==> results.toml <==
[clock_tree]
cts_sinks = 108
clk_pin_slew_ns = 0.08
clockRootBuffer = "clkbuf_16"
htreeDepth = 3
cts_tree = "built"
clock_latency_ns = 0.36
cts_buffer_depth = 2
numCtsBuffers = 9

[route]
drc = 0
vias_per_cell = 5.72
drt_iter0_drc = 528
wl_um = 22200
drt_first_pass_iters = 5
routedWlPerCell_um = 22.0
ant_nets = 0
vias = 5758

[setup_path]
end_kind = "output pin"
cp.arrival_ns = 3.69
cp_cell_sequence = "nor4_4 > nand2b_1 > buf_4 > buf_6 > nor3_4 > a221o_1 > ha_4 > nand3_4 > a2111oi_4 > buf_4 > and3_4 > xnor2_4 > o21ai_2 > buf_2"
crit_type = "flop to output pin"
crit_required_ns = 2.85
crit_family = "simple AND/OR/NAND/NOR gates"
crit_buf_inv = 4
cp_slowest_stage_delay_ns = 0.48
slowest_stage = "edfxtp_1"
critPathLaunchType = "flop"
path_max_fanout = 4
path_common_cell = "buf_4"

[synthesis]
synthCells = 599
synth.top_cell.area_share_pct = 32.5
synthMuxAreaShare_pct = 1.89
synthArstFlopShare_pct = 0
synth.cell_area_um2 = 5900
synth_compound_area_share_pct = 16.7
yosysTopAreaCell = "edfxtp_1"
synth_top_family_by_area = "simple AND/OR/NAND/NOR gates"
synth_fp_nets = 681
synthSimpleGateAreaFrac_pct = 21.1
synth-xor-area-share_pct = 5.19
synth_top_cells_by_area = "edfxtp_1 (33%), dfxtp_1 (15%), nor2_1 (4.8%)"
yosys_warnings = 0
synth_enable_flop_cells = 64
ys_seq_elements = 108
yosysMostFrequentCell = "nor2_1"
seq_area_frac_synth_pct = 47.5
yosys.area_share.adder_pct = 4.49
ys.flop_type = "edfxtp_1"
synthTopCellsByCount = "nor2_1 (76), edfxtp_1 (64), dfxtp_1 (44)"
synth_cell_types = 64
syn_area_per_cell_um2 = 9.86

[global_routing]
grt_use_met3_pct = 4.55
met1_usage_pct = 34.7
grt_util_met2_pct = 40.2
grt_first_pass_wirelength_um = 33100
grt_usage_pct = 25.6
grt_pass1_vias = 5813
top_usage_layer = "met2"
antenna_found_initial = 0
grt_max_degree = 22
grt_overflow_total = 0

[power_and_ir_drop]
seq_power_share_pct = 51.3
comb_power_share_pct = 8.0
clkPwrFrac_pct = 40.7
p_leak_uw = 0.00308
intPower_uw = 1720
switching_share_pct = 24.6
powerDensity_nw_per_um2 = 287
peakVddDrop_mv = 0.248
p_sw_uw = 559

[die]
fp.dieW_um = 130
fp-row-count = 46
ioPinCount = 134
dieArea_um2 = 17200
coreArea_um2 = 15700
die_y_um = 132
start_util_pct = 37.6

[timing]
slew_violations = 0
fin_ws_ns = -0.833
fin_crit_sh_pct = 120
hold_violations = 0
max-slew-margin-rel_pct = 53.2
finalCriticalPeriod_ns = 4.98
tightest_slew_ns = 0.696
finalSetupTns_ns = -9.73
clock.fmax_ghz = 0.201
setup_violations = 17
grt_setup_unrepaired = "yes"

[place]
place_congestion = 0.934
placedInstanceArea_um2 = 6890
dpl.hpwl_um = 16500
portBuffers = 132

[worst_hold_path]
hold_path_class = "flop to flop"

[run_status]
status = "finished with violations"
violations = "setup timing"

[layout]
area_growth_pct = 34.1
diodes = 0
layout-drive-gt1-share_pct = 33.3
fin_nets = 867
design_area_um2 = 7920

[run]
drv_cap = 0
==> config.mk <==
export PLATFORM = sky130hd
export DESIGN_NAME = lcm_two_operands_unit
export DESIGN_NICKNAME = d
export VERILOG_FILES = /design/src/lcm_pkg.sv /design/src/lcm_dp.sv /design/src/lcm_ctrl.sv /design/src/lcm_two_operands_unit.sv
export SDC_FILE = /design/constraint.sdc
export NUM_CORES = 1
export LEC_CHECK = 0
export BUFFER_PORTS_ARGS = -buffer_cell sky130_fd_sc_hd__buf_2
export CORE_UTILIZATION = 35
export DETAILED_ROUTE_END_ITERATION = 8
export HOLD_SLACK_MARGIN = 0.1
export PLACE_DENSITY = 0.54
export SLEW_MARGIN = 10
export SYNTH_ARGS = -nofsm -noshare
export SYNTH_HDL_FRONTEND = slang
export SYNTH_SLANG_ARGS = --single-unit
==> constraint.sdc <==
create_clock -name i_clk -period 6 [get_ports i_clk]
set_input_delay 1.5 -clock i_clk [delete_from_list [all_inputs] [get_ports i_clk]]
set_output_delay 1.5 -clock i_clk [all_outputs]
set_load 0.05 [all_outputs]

• • • • • • •

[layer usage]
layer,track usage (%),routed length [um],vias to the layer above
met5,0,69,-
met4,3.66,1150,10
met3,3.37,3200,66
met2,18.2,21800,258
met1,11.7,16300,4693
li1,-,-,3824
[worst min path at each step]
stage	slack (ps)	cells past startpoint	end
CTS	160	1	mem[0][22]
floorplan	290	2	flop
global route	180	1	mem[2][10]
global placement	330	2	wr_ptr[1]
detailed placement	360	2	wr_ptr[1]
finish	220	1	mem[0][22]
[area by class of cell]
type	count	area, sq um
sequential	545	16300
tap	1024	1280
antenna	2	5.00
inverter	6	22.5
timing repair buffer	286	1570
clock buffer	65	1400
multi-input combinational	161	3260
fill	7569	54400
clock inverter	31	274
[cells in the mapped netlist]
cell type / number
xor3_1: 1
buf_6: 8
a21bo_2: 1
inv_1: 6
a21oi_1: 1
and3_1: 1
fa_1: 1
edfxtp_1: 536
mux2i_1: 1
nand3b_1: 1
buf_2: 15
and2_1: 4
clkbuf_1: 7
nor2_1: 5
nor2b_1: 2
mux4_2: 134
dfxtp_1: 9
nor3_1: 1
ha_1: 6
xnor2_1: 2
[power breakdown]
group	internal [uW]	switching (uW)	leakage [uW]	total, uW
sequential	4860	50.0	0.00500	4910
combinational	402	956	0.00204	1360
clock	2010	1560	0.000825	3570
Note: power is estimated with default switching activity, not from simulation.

• • • • • • •

▶ _PROBLEM STATEMENT_:
Beginning with the line containing "p_leak_uw = 0.00308" and ending with the line containing "fin_ws_ns = -0.833", extract those lines exactly from the listing above, and only those.

▶ _FINISHED TASK_:
p_leak_uw = 0.00308
intPower_uw = 1720
switching_share_pct = 24.6
powerDensity_nw_per_um2 = 287
peakVddDrop_mv = 0.248
p_sw_uw = 559

[die]
fp.dieW_um = 130
fp-row-count = 46
ioPinCount = 134
dieArea_um2 = 17200
coreArea_um2 = 15700
die_y_um = 132
start_util_pct = 37.6

[timing]
slew_violations = 0
fin_ws_ns = -0.833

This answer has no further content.